3. Dr. Dai also comprehensively introduced us to the development of gene synthesis technology, showing us the great process of scientists’ synthesizing from thousands of bp of viral genes to the realization of millions of bp of yeast chromosome, which, to a larger extent, has equipped us with a more systematic grasp of the gene synthesis technology, bolstering the layout of our “Bigger Picture”.
4. After the speech of Dr. Dai, we exchanged and discussed with him. He held a very optimistic attitude towards the innovation and application prospects of our project. He also reminded us with his own experience of that the challenge of what we are doing remains enormous. The difficulty of the project might accrue as our experiments proceed. He suggested that we speed up the experiment process and finish the experiment before Giant Jamboree, indeed giving us a sense of urgency but inspiring us to strive for better solutions.

Project execution:

Before we partook in CCiC, we encountered a very serious problem in the experiment.

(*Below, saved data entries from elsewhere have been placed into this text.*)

## src/rtl/mem_stage_if.sv

```systemverilog
// Data-bus bundle between the memory stage (master) and the data memory (slave).
// One req/ack transaction per access. Write data and byte enables are big-endian lanes.
interface mem_stage_if;
  logic        bus_req;
  logic        bus_we;
  logic [31:0] bus_addr;
  logic [3:0]  bus_sel;
  logic [31:0] bus_wdata;
  logic [31:0] bus_rdata;
  logic        bus_ack;

  modport master (
    output bus_req, bus_we, bus_addr, bus_sel, bus_wdata,
    input  bus_rdata, bus_ack
  );

  modport slave (
    input  bus_req, bus_we, bus_addr, bus_sel, bus_wdata,
    output bus_rdata, bus_ack
  );
endinterface

```

## src/rtl/mem_stage.sv

```systemverilog
// Memory-access pipeline stage: passes ALU results through and runs a req/ack bus cycle for loads and stores.
// Optional feature macro MEM_ALIGN_EXC_EN: misaligned accesses raise mem_adel/mem_ades instead of using the bus.
module mem_stage (
  input  logic        clk,
  input  logic        rst,
  input  logic [4:0]  ex_waddr,
  input  logic        ex_we,
  input  logic [31:0] ex_wdata,
  input  logic        ex_whilo,
  input  logic [31:0] ex_hi,
  input  logic [31:0] ex_lo,
  input  logic [7:0]  ex_aluop,
  input  logic [31:0] ex_mem_addr,
  input  logic [31:0] ex_reg2,
  output logic [4:0]  mem_waddr,
  output logic        mem_we,
  output logic [31:0] mem_wdata,
  output logic        mem_whilo,
  output logic [31:0] mem_hi,
  output logic [31:0] mem_lo,
  output logic        stallreq,
  output logic        mem_adel,
  output logic        mem_ades,
  mem_stage_if.master bus
);

  localparam logic [7:0] EXE_LB_OP  = 8'b1110_0000;
  localparam logic [7:0] EXE_LH_OP  = 8'b1110_0001;
  localparam logic [7:0] EXE_LW_OP  = 8'b1110_0011;
  localparam logic [7:0] EXE_LBU_OP = 8'b1110_0100;
  localparam logic [7:0] EXE_LHU_OP = 8'b1110_0101;
  localparam logic [7:0] EXE_SB_OP  = 8'b1110_1000;
  localparam logic [7:0] EXE_SH_OP  = 8'b1110_1001;
  localparam logic [7:0] EXE_SW_OP  = 8'b1110_1011;

  typedef enum logic [1:0] {IDLE, BUSY, DONE} state_t;

  state_t      state_q, state_d;
  logic        req_q, req_d;
  logic        we_q, we_d;
  logic [31:0] addr_q, addr_d;
  logic [3:0]  sel_q, sel_d;
  logic [31:0] wdata_q, wdata_d;
  logic [31:0] rdata_q, rdata_d;

  logic        is_load, is_store, acc_byte, acc_half, acc_word, ld_signed;
  logic        align_err, mem_go;
  logic [3:0]  sel_calc;
  logic [31:0] st_data;
  logic [7:0]  lane_byte;
  logic [15:0] lane_half;
  logic [31:0] load_result;

  always_comb begin
    is_load   = 1'b0;
    is_store  = 1'b0;
    acc_byte  = 1'b0;
    acc_half  = 1'b0;
    acc_word  = 1'b0;
    ld_signed = 1'b0;
    case (ex_aluop)
      EXE_LB_OP:  begin is_load  = 1'b1; acc_byte = 1'b1; ld_signed = 1'b1; end
      EXE_LBU_OP: begin is_load  = 1'b1; acc_byte = 1'b1; end
      EXE_LH_OP:  begin is_load  = 1'b1; acc_half = 1'b1; ld_signed = 1'b1; end
      EXE_LHU_OP: begin is_load  = 1'b1; acc_half = 1'b1; end
      EXE_LW_OP:  begin is_load  = 1'b1; acc_word = 1'b1; end
      EXE_SB_OP:  begin is_store = 1'b1; acc_byte = 1'b1; end
      EXE_SH_OP:  begin is_store = 1'b1; acc_half = 1'b1; end
      EXE_SW_OP:  begin is_store = 1'b1; acc_word = 1'b1; end
      default:    ;
    endcase
  end

`ifdef MEM_ALIGN_EXC_EN
  assign align_err = (acc_half && ex_mem_addr[0]) ||
                     (acc_word && (ex_mem_addr[1:0] != 2'b00));
  assign mem_adel  = is_load  && align_err;
  assign mem_ades  = is_store && align_err;
`else
  assign align_err = 1'b0;
  assign mem_adel  = 1'b0;
  assign mem_ades  = 1'b0;
`endif

  assign mem_go = (is_load || is_store) && !align_err;

  // Big-endian lanes: address 0 of a word is the most significant byte.
  always_comb begin
    sel_calc = 4'b1111;
    st_data  = ex_reg2;
    if (acc_byte) begin
      st_data = {4{ex_reg2[7:0]}};
      case (ex_mem_addr[1:0])
        2'b00:   sel_calc = 4'b1000;
        2'b01:   sel_calc = 4'b0100;
        2'b10:   sel_calc = 4'b0010;
        default: sel_calc = 4'b0001;
      endcase
    end else if (acc_half) begin
      st_data  = {2{ex_reg2[15:0]}};
      sel_calc = ex_mem_addr[1] ? 4'b0011 : 4'b1100;
    end
  end

  always_comb begin
    state_d = state_q;
    req_d   = req_q;
    we_d    = we_q;
    addr_d  = addr_q;
    sel_d   = sel_q;
    wdata_d = wdata_q;
    rdata_d = rdata_q;
    case (state_q)
      IDLE: begin
        if (mem_go) begin
          req_d   = 1'b1;
          we_d    = is_store;
          addr_d  = {ex_mem_addr[31:2], 2'b00};
          sel_d   = sel_calc;
          wdata_d = st_data;
          state_d = BUSY;
        end
      end
      BUSY: begin
        if (bus.bus_ack) begin
          req_d = 1'b0;
          if (!we_q) begin
            rdata_d = bus.bus_rdata;
          end
          state_d = DONE;
        end
      end
      DONE:    state_d = IDLE;
      default: state_d = IDLE;
    endcase
  end

  always_ff @(posedge clk or negedge rst) begin
    if (!rst) begin
      state_q <= IDLE;
      req_q   <= 1'b0;
      we_q    <= 1'b0;
      addr_q  <= 32'h0;
      sel_q   <= 4'h0;
      wdata_q <= 32'h0;
      rdata_q <= 32'h0;
    end else begin
      state_q <= state_d;
      req_q   <= req_d;
      we_q    <= we_d;
      addr_q  <= addr_d;
      sel_q   <= sel_d;
      wdata_q <= wdata_d;
      rdata_q <= rdata_d;
    end
  end

  assign bus.bus_req   = req_q;
  assign bus.bus_we    = we_q;
  assign bus.bus_addr  = addr_q;
  assign bus.bus_sel   = sel_q;
  assign bus.bus_wdata = wdata_q;

  // Reset also clears the stall so an abandoned access releases the pipeline at once.
  assign stallreq = rst && mem_go && (state_q != DONE);

  always_comb begin
    case (ex_mem_addr[1:0])
      2'b00:   lane_byte = rdata_q[31:24];
      2'b01:   lane_byte = rdata_q[23:16];
      2'b10:   lane_byte = rdata_q[15:8];
      default: lane_byte = rdata_q[7:0];
    endcase
    lane_half = ex_mem_addr[1] ? rdata_q[15:0] : rdata_q[31:16];
    if (acc_byte) begin
      load_result = {{24{ld_signed && lane_byte[7]}}, lane_byte};
    end else if (acc_half) begin
      load_result = {{16{ld_signed && lane_half[15]}}, lane_half};
    end else begin
      load_result = rdata_q;
    end
  end

  always_comb begin
    mem_waddr = ex_waddr;
    mem_we    = ex_we;
    mem_wdata = ex_wdata;
    mem_whilo = ex_whilo;
    mem_hi    = ex_hi;
    mem_lo    = ex_lo;
    if ((state_q == DONE) && is_load) begin
      mem_wdata = load_result;
    end
    if (stallreq) begin
      mem_we    = 1'b0;
      mem_whilo = 1'b0;
    end
    if (align_err) begin
      mem_we = 1'b0;
    end
  end

endmodule
```

## src/flat_wrapper.sv

```systemverilog
// flat-port wrapper written by rule: the top's interface ports become plain ports
module mem_stage_flat 
  (clk, rst, ex_waddr, ex_we, ex_wdata, ex_whilo, ex_hi, ex_lo, ex_aluop, ex_mem_addr, ex_reg2, mem_waddr, mem_we, mem_wdata, mem_whilo, mem_hi, mem_lo, stallreq, mem_adel, mem_ades, bus_bus_req, bus_bus_we, bus_bus_addr, bus_bus_sel, bus_bus_wdata, bus_bus_rdata, bus_bus_ack);
  mem_stage_if bus_i ();
  input  logic clk;
  input  logic rst;
  input  logic [4:0] ex_waddr;
  input  logic ex_we;
  input  logic [31:0] ex_wdata;
  input  logic ex_whilo;
  input  logic [31:0] ex_hi;
  input  logic [31:0] ex_lo;
  input  logic [7:0] ex_aluop;
  input  logic [31:0] ex_mem_addr;
  input  logic [31:0] ex_reg2;
  output logic [4:0] mem_waddr;
  output logic mem_we;
  output logic [31:0] mem_wdata;
  output logic mem_whilo;
  output logic [31:0] mem_hi;
  output logic [31:0] mem_lo;
  output logic stallreq;
  output logic mem_adel;
  output logic mem_ades;
  output wire logic [$bits(bus_i.bus_req)-1:0] bus_bus_req;
  output wire logic [$bits(bus_i.bus_we)-1:0] bus_bus_we;
  output wire logic [$bits(bus_i.bus_addr)-1:0] bus_bus_addr;
  output wire logic [$bits(bus_i.bus_sel)-1:0] bus_bus_sel;
  output wire logic [$bits(bus_i.bus_wdata)-1:0] bus_bus_wdata;
  input wire logic [$bits(bus_i.bus_rdata)-1:0] bus_bus_rdata;
  input wire logic [$bits(bus_i.bus_ack)-1:0] bus_bus_ack;
  assign bus_bus_req = bus_i.bus_req;
  assign bus_bus_we = bus_i.bus_we;
  assign bus_bus_addr = bus_i.bus_addr;
  assign bus_bus_sel = bus_i.bus_sel;
  assign bus_bus_wdata = bus_i.bus_wdata;
  assign bus_i.bus_rdata = bus_bus_rdata;
  assign bus_i.bus_ack = bus_bus_ack;
  mem_stage u_core (.clk(clk), .rst(rst), .ex_waddr(ex_waddr), .ex_we(ex_we), .ex_wdata(ex_wdata), .ex_whilo(ex_whilo), .ex_hi(ex_hi), .ex_lo(ex_lo), .ex_aluop(ex_aluop), .ex_mem_addr(ex_mem_addr), .ex_reg2(ex_reg2), .mem_waddr(mem_waddr), .mem_we(mem_we), .mem_wdata(mem_wdata), .mem_whilo(mem_whilo), .mem_hi(mem_hi), .mem_lo(mem_lo), .stallreq(stallreq), .mem_adel(mem_adel), .mem_ades(mem_ades), .bus(bus_i));
endmodule
```

## config.mk

```make
export PLATFORM = sky130hd
export DESIGN_NAME = mem_stage_flat
export DESIGN_NICKNAME = d
export VERILOG_FILES = /design/src/rtl/mem_stage_if.sv /design/src/rtl/mem_stage.sv /design/src/flat_wrapper.sv
export SDC_FILE = /design/constraint.sdc
export NUM_CORES = 1
export LEC_CHECK = 0
export BUFFER_PORTS_ARGS = -buffer_cell sky130_fd_sc_hd__buf_4
export CORE_AREA = 3 3 150 152
export CTS_CLUSTER_DIAMETER = 80
export CTS_CLUSTER_SIZE = 30
export DETAILED_ROUTE_END_ITERATION = 8
export DIE_AREA = 0 0 153 155
export PLACE_DENSITY_LB_ADDON = 0.05
export REMOVE_ABC_BUFFERS = 1
export SYNTH_ARGS = -nofsm -noshare
export SYNTH_HDL_FRONTEND = slang
export SYNTH_SLANG_ARGS = --single-unit
```

## constraint.sdc

```tcl
create_clock -name clk -period 1.8 [get_ports clk]
set_input_delay 0.09 -clock clk [delete_from_list [all_inputs] [get_ports clk]]
set_output_delay 0.09 -clock clk [all_outputs]
set_load 0.005 [all_outputs]
```

# After elaboration in Yosys (flattened, before gate mapping)
# Index checks and enable logic that the tools add are counted.
# W data, S select, Z words.
# word_totals
output_inout_bits	176
wordCells	65
reg_bits	102
inputBits	210
# op_classes
n_reduce_logical	18
n_mux	24
eq_ne	15
n_bitwise	1
# op_table
op	n
$mux W32	5
$eq A8 B8 Y1 const B	8
$pmux W8 S3	1
$mux W16	1
$mux W4	3
$pmux W4 S3	1
$mux W1	9
$reduce_or A3 Y1	3
$reduce_and A3 Y1	2
$logic_and A1 B1 Y1	5
$reduce_or A5 Y1	1
$eq A2 B1 Y1 const B	2
$eq A2 B2 Y1 const B	2
$logic_not A2 Y1	2
$mux W2	2
$ne A2 B2 Y1 const B	2
$pmux W2 S2	1
$reduce_and A2 Y1	2
$ne A2 B1 Y1 const B	1
$pmux W1 S2	1
$reduce_bool A2 Y1	1
$reduce_or A2 Y1	1
$logic_or A1 B1 Y1	1
$not A1 Y1	1

# Longest topological paths before layout
# depth
depth_word	7
depth_mapped	7
ltp_nobuf	4

# Worst setup path before layout
# Ideal clock, no wire load.
# synth_path
path_kind	register to output
start	register u_core.state_q[0]
end	output port mem_wdata[2]
stages_incl_launch_ff	6
path_slack_ns	0.277
required_ns	1.710
arrival_ns	1.433
cell_sequence	dfrtp_1 nand2b_1 a2111oi_4 buf_4 o221ai_1 o21ai_1
# synth_via
elab_chain_len	3
# synth_rtl
item	line_no	text
start, declared	mem_stage.sv:38	state_t state_q, state_d;
start signal, assigned	mem_stage.sv:148	state_q <= state_d;
$eq A2 B2 Y1	mem_stage.sv:191	if ((state_q == DONE) && is_load) begin
$logic_and A1 B1 Y1	mem_stage.sv:191	
$mux W32	mem_stage.sv:191	
end, declared	flat_wrapper.sv:18	output logic [31:0] mem_wdata;
# Every way passes these cells.

# Worst setup path after layout
# layout_path
start	register u_core.state_q[0]
end	output port mem_wdata[13]
# The elaborated chain is that of the path after synthesis.

==> metrics <==
Core Region=21200 µm²; fin cells=~1200; clock net sink count=102; number of remaining DRC errors=0; Unique masters post-synth=43; worst r2r path cells=7; Port Buffer Count=243; fillers=2094; Max-cap violations=0; maximum net fanout on the critical path=17; nets@finish=around 1200; warning count from the yosys run=0; maximum level of the CTS H-tree=3; critical path, cell by cell=nand2b_4 -> a2111o_2 -> buf_12 -> a21oi_2 -> a31oi_1 -> buf_4; area growth from synthesis to final layout=55.1%; antenna-violating nets left=0; final-layout setup total negative slack=-7.45 ns; initial antenna violation count=0; period utilization=117%; CTS tree=done; max frequency=roughly 470 MHz; commonest cells in the netlist=sky130_fd_sc_hd__nand2_1, sky130_fd_sc_hd__dfrtp_1, sky130_fd_sc_hd__buf_4; stage delay of the slowest cell on the critical path=about 0.53 ns; number of enable-type register cells in the synthesized netlist=0; final max-slew violation count=0; gate count of the mapped netlist=roughly 690; FF+latch count, synth=a little over 100; number of buffers added by the clock tree synthesis step=9; CP startpoint kind=register; maximum VDD drop=around 0.00052 V; final setup fails=32; dominant cells by area after synthesis=sky130_fd_sc_hd__dfrtp_1, sky130_fd_sc_hd__nand2_1, sky130_fd_sc_hd__buf_4, sky130_fd_sc_hd__mux2_2, sky130_fd_sc_hd__a21oi_1; die height=approximately 160 µm; clock slew at the register clock pins of the worst setup and hold paths=~0.08 ns; final estimated routing congestion in global placement=between 0.7 and 0.8; cell with the biggest individual delay on the critical path=sky130_fd_sc_hd__a2111o_2; footprint of the multi-input gates=between 2000 and 3000 µm²; detailed router's first-iteration violation count=approximately 250; actual transition at the worst max-transition pin=between 0.6 and 0.7 ns; Crit path required time=around 1.7 ns; primary flip-flop cell chosen by synthesis mapping=sky130_fd_sc_hd__dfrtp_1; worst-case clock skew=roughly 0.0085 ns; Die ar.=between 20000 and 25000 µm²; RSZ-0062 raised after global routing=yes; drt first pass iters=6; destination of the critical timing path=mem_wdata[13]; flop-to-flop setup slack=roughly 0.07 ns; overall routing resource usage=about 22%; cell taking the most area after synthesis=sky130_fd_sc_hd__dfrtp_1; Final Worst Setup Slack=-0.307 ns; synthesized cell area=a little under 6000 µm²; most instantiated library cell after synthesis=sky130_fd_sc_hd__nand2_1; final worst path period need=between 2 and 2.5 ns; area used by sequential logic in the layout=roughly 2600 µm²; Final Total Pwr=between 8 and 9 mW; average wire per standard cell=around 22 µm; Crit. End Element=output port; initial core utilization=28.2%; critical path start-end classification=reg2out; share of synthesized registers carrying an async set or reset=100%; insertion delay of the later-clocked pin in the worst-skew pair=0.35 ns; sequential share of the synthesized area=42.8%; wire length of the first global-routing pass=around 39 mm; standard-cell row count=53; relative max-transition margin=between 50% and 60%; leakage component of the power=about 4.4 nW; count of antenna diodes in the layout=0; top cell type's share of synthesized area=a little over two fifths; arrival time of data at the critical path endpoint=2.02 ns; worst flop-to-flop path startpoint=u_core.state_q[0]$_DFFE_PN0P_; Post-Syn Area per Cell=8.60 µm²; count of pins on the block boundary=386; final HPWL from detailed placement=20.4 mm; largest net degree at the start of global routing=roughly 100; power density normalized to cell area=slightly below 900 nW/µm²; number of placed instances, taps included=1132; Worst Setup SP=u_core.state_q[0]$_DFFE_PN0P_; share of final-layout standard cells stronger than drive strength 1=39.6%; total via count after detailed routing=between 5000 and 6000; via count of the first global-routing pass=around 5900; maximum clock insertion buffer count=2; Vias per Instance=4.77; number of endpoints with negative hold slack in the final report=0; GRT overflow=0; Routed Wire Length=27.4 mm; tightest hold margin=between 0.02 and 0.025 ns; outcome=complete, but fails checks; failing checks=negative setup slack; endpoint of the most critical register-to-register path=u_core.bus.bus_wdata[15]$_DFFE_PN0P_; class of the worst hold path=in2reg; width of the die=between 150 and 200 µm; CTS Root Cell=sky130_fd_sc_hd__clkbuf_16
## worst min-delay path by stage
stage,startpoint,cells past startpoint,end,slack (ns)
finish,ex_reg2[9],3,u_core.bus.bus_wdata[9]$_DFFE_PN0P_,0.02
detailed placement,ex_lo[15],0,mem_lo[15],0.18
CTS,ex_reg2[12],3,u_core.bus.bus_wdata[12]$_DFFE_PN0P_,0.0001
global placement,ex_lo[15],0,mem_lo[15],0.18
floorplan,rst,0,u_core.bus.bus_addr[10]$_DFFE_PN0P_,-0.21
global route,ex_reg2[9],3,u_core.bus.bus_wdata[9]$_DFFE_PN0P_,0.002
## timing repair
| action | in CTS | in global routing |
|---|---|---|
| gates cloned | 2 | 0 |
| pin swaps | 7 | 3 |
| hold buffers | 80 | 0 |
| endpoints found under the setup margin | 32 | 32 |
| hold endpoints to repair | 181 | 0 |
| resized for setup | 19 | 24 |
| buffers inserted | 12 | 3 |
## final cells by class
type                    count  share of cell area (%)
inverters                  12                   0.487
clock buffers              12                    2.67
multi-input cells         461                    29.9
repair buffers            379                    34.8
flip-flops and latches    102                    27.6
well taps                 275                    3.72
clock inverters             4                   0.839
## logic make-up (layout without fill, tap and decap cells)
logic type             after synthesis  in the layout  synth area share, %
DFF                                102            102                 42.8
buffers and inverters              133            407                 13.9
other                                1              4               0.0629
AOI/OAI and AO/OA                  138            138                 14.6
and+or+nand+nor                    279            279                 19.6
muxes                               40             40                 8.90
## worst max-delay path: cells and delay by family (launching register included)
kind                   cells  cell delay [ns]
AO/OA/AOI/OAI              3             0.76
buffers and inverters      2             0.37
AND/OR/NAND/NOR            1             0.16
flip-flops                 1             0.38
## power breakdown
group	total, mW	switching [mW]	internal, mW
Clock	2.16	0.897	1.27
Combinational	2.40	0.968	1.43
Sequential	3.44	0.512	2.93
Total	8.01	2.38	5.63
## registers in the layout, indices dropped and copies added, names as in the netlist
| name | count |
|---|---|
| u_core.bus.bus_addr | 30 |
| u_core.bus.bus_req | 1 |
| u_core.bus.bus_sel | 4 |
| u_core.bus.bus_wdata | 32 |
| u_core.bus.bus_we | 1 |
| u_core.rdata_q | 32 |
| u_core.state_q | 2 |
## routing by layer
layer / track usage [%] / vias to the layer above / routed length (µm)
li1: - / 2812 / -
met2: 31.5 / 336 / 11300
met5: 6.42 / - / 190
met4: 3.48 / 4 / 219
met1: 28.1 / 2764 / 11700
met3: 14.8 / 19 / 3950
## placed cells by master (no fill, tap or decap), types with 9 or more instances in the layout
cell type,netlist,layout
sky130_fd_sc_hd__inv_1,12,12
sky130_fd_sc_hd__dlygate4sd3_1,0,80
sky130_fd_sc_hd__mux2_2,24,24
sky130_fd_sc_hd__nor2_1,46,44
sky130_fd_sc_hd__nor2b_1,10,10
sky130_fd_sc_hd__a31oi_1,27,26
sky130_fd_sc_hd__dfrtp_1,102,102
sky130_fd_sc_hd__o21ai_0,23,21
sky130_fd_sc_hd__o41ai_1,9,9
sky130_fd_sc_hd__nand2_1,193,192
sky130_fd_sc_hd__buf_6,3,9
sky130_fd_sc_hd__a21oi_1,51,36
sky130_fd_sc_hd__buf_4,74,281
sky130_fd_sc_hd__a21oi_2,0,13
sky130_fd_sc_hd__clkbuf_16,0,9
## per-stage QoR
| stage | util (%) | setup WS (ns) | cell area, µm² |
|---|---|---|---|
| CTS | 43.1 | -0.327 | 9130 |
| detailed placement | 36.6 | -0.0684 | 7750 |
| floorplan | - | -0.994 | 5180 |
| global route | 43.7 | -0.399 | 9240 |
| global placement | 36.6 | -0.00468 | 7750 |
| finish | 43.7 | -0.307 | 9240 |
Power figures use the tool's default switching activity.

The genome assembled in yeast was difficult to extract enough concentration of genes needed for sequencing verification due to the low copy number of the plasmids. In the Q&A session after CCIC's presentation, we resorted to Dr. Guo Yutian for his consultancy, one of the judges for the session. He suggested that we directly increase the volume of the yeast solution used to extract the plasmid, and then concentrate the extracted plasmids with low concentration to obtain sufficient plasmids entailed by sequencing.

Project display:

CCIC highly simulates the process of Giant Jamboree, providing us with a precious opportunity to exercise our presentation and poster demonstration.
2. During the poster display, adviser of PKU-China, Li Cheng, suggested that we add the necessary textual explanations in the poster to help the audience understand the contents. He also reminded us to pay attention to the academic display specifications of the icons, so as to improve the display of the contents.
3. In the course of communicating with other teams, we gathered some puzzlements about their projects. For instance, is it possible to improve the GC content and reduce the difficulty of splicing by codon optimization of the whole genome? What is the formation mechanism of mitochondrial organelle membrane? These questions have helped us further boost the integrity of the collected materials and accumulate knowledge for the Q&A during the GJ presentation.
4. The CCIC Organizing Committee also gave us feedback with particular reference to our project, suggesting that we elaborate the project background and plans for how to verify the genome function in the future.